I worked part time for three different brick and mortar gun stores that also worked almost every fairgrounds trademart gun show. I quit a few years ago. I also worked full time for one of the government run medical centers in Jackson.
The same drug addicts that would show up every week at the hospital with a new ache or pain for the sole purpose of obtaining drugs to get high would make straw purchases at those gun shows for the gangs. Most of the time it would be a crack head woman. We do not know if she could pass the NICS check because all of the owners and employees of the stores I worked for knew it would be a straw purchase and we would immediately tell the addict that we would not sell to them.
This is how it worked:
3 or 4 gang members in a group would come by the table and look at a particular handgun usually a glock on a corner.
One of the group would lay his hand flat on the gun in question. The addict would be about 40 feet down the aisle to watch which gun he put his hand on.
The group would move about 40 feet down the aisle subtly passing a wad of cash to the addict.
The addict would walk up to our table. Put her hand flat on the same gun and look 40 feet down the aisle to the gang group. If it was the gun they wanted then the group would nod their head "YES" that it was the gun they wanted. If it was not the gun they wanted they would shake their head "no" and she would put her hand flat on another gun to see if that was the right gun.

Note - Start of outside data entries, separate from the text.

`config.mk`:
```
export PLATFORM = sky130hd
export DESIGN_NAME = rds_group_decoder
export DESIGN_NICKNAME = d
export VERILOG_FILES = /design/src/rtl/rdsgd_pkg.sv /design/src/rtl/rdsgd_text_store.sv /design/src/rtl/rds_group_decoder.sv
export SDC_FILE = /design/constraint.sdc
export NUM_CORES = 1
export LEC_CHECK = 0
export BUFFER_PORTS_ARGS = -buffer_cell sky130_fd_sc_hd__buf_2
export CORE_AREA = 2 2 286 288
export CTS_CLUSTER_SIZE = 12
export DETAILED_ROUTE_END_ITERATION = 8
export DIE_AREA = 0 0 288 290
export PLACE_DENSITY = 0.48
export SYNTH_ARGS = -nofsm -noshare
export SYNTH_HDL_FRONTEND = slang
export SYNTH_SLANG_ARGS = --single-unit
```
`constraint.sdc`:
```
create_clock -name aclk -period 13.1 [get_ports aclk]
set_clock_uncertainty 0.05 [all_clocks]
set_input_delay 1.31 -clock aclk [delete_from_list [all_inputs] [get_ports aclk]]
set_output_delay 1.31 -clock aclk [all_outputs]
set_load 0.01 [all_outputs]
```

Once she put her hand on the right gun, she would leave her hand there, get our attention and say that she wanted to buy that gun. We would say "NO" and then she would proceed to beg us like addicts do to sell her the gun. She would come up with every form of ID you can imagine to include what she said was active duty military ID but was really VA patient ID.
Once she failed to purchase with us, the gang group would go to one of the nitwits who either lost their FFL due to poor practices or never had a FFL in the first place and is selling their "private collection" and does no paper work. Then they would go through the same con process at those tables.

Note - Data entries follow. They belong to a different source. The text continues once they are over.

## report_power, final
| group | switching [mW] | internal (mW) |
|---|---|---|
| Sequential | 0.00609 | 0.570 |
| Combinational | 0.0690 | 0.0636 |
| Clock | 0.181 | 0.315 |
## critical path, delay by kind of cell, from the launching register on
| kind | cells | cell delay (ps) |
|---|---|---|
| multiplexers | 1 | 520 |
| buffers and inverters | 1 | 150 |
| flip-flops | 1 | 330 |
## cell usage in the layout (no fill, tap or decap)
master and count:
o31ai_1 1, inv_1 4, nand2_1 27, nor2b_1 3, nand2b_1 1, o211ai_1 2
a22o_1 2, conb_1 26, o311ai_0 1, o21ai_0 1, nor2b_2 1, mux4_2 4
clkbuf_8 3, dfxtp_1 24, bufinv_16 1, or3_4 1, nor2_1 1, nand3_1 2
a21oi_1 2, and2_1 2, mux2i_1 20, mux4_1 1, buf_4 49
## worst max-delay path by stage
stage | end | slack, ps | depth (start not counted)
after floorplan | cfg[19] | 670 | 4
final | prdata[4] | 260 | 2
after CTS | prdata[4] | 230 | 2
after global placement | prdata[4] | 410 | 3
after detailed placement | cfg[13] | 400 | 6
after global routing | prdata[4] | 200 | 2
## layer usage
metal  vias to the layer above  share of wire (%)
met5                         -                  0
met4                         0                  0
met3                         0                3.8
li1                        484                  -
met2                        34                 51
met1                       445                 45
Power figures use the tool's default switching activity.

If I saw these guys sell the addict a gun, I would go over and tell the non-FFL seller that they just sold to a straw purchasing, well known in the area drug addict. To a man most of them would tell me that if they had known they would not have sold the gun. I am not naïve enough to believe that.
So, from my observations during my gun show years, Kenneth Stokes is pretty much telling the truth. I had a unique perspective having worked in both healthcare with the local drug addicts and the local firearms industry.
The exception was the Big Pop shows. I never observed the gangs or the addicts even entering those shows. Big Pop seemed to run a first class show compared to the others.